前回、未来デザイン推進室の木村紗希さんから「「事業を通じて社会課題の解決に取り組む」を本気で取り組むトリガー:LIFULL アジェンダ」と題して、LIFULLが取り組む「LIFULL アジェンダ」に関する記事が投稿されました。
今回は、デザインという観点から「LIFULL アジェンダ」について細かく時系列で紐解いていき、いかにして現在のビジュアルに行き着いたか、ボツ案、ラフ絵も含め赤裸々に公開したいと思います。

私は、広告業界を経て、おととし事業会社であるLIFULLに転職し、クリエイティブ本部の中でも「コミュニケーションデザイングループ」に所属しています。
デザインや企画アイデアを考えていたこれまでと大きく違うのは、「広義のデザイン」を実践するために、デザイン経営、クリエイティブ経営の名のもと戦略や戦術などの数字や調査結果に触れることが多くなり、難解なことだらけで(だれかわかりやすく説明してくれ〜)と日々思っていました。文字や数字を、口に出して読まないと頭に入ってこないので、ほぼリモートワークとなった今、家で独り言をずっと言いながら仕事しています。もちろん今も口でぶつぶつ言いながら原稿を書いています。ぶつぶつ。

「LIFULL アジェンダ」の前身となるものがどうやら動いているというのは耳に挟んでおりましたが、いざ「LIFULL アジェンダ」のデザインを担当することになり、プロジェクトの概要の説明をお聞きしたところ、やはり社会課題を取り扱うので難解かつ大切な内容で、一見しただけでは理解が難しいと感じました。
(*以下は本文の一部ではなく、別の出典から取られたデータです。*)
===== src/rtl/traffic_pkg.sv =====
// Shared definitions for the traffic-signal controller family: light codes,
// controller phase encoding and a constant-evaluable ceil(log2) helper.
package traffic_pkg;

  localparam logic [2:0] LT_GREEN  = 3'b001;
  localparam logic [2:0] LT_YELLOW = 3'b010;
  localparam logic [2:0] LT_RED    = 3'b100;

  typedef enum logic [1:0] {
    ALLRED = 2'b00,
    GREEN  = 2'b01,
    YELLOW = 2'b10
  } phase_t;

  function automatic int clog2(input int value);
    int r;
    r = 0;
    while ((32'd1 << r) < 32'(value)) begin
      r = r + 1;
    end
    return r;
  endfunction

endpackage
===== src/rtl/led_fader_pkg.sv =====
// Shared types and sizing helpers for the LED fader and its PWM back end.
package led_fader_pkg;

  typedef enum logic [1:0] {
    OFF  = 2'd0,
    RISE = 2'd1,
    ON   = 2'd2,
    FALL = 2'd3
  } state_t;

  // Level spans 0..2**pwm_bits inclusive, so it needs one bit more than the counter.
  function automatic int level_width(input int pwm_bits);
    return pwm_bits + 1;
  endfunction

endpackage


===== src/rtl/led_pwm.sv =====
// Free-running PWM generator; duty is latched only at period boundaries so the
// output never glitches mid-period. duty = 2**PWM_BITS gives a constant 1.
module led_pwm
  import led_fader_pkg::*;
#(
  parameter int PWM_BITS = 8
) (
  input  logic                                 clk,
  input  logic                                 rst_n,
  input  logic [level_width(PWM_BITS)-1:0]     duty,
  output logic                                 pwm_out
);

  localparam int LW = level_width(PWM_BITS);
  localparam logic [PWM_BITS-1:0] CNT_MAX = {PWM_BITS{1'b1}};

  logic [PWM_BITS-1:0] pwm_cnt_r;
  logic [LW-1:0]       duty_q_r;
  logic                pwm_out_r;

  // Period counter, boundary duty latch and registered compare.
  always_ff @(posedge clk) begin
    if (!rst_n) begin
      pwm_cnt_r <= {PWM_BITS{1'b0}};
      duty_q_r  <= {LW{1'b0}};
      pwm_out_r <= 1'b0;
    end else begin
      pwm_cnt_r <= pwm_cnt_r + PWM_BITS'(1);
      if (pwm_cnt_r == CNT_MAX) begin
        duty_q_r <= duty;
      end else begin
        duty_q_r <= duty_q_r;
      end
      pwm_out_r <= ({1'b0, pwm_cnt_r} < duty_q_r);
    end
  end

  assign pwm_out = pwm_out_r;

endmodule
社内外含め、あらゆる人に「LIFULL アジェンダ」を理解&考えてもらうにはデザインの力でこの文字文字しさを解決しなければとなったわけです。

コミュニケーションデザイングループのミッションは、LIFULLが手掛ける事業やサービスの価値をいかに最大化させて消費者や社内外のステークホルダーに伝えることができるか、にあります。今回のミッションは簡単に言うと、文字文字しい「LIFULL アジェンダ」のハードルを少し下げ、身の回りにある社会課題を自分ごと化してもらうことでした。

■はじめにしたこと

策定中のアジェンダのリストを読み解き、LIFULLが目指す「社会課題が解決した未来の姿」を、わかりやすいイラストに起こすことをチームの方針としました。幅広いさまざまな社会課題をテーマにしたイラストを考えるにあたり、まず統一したイメージとして、正方形の「パネル」を地面とし、25度を基準としたアイソメトリックの表現方法で考えていくこととしました。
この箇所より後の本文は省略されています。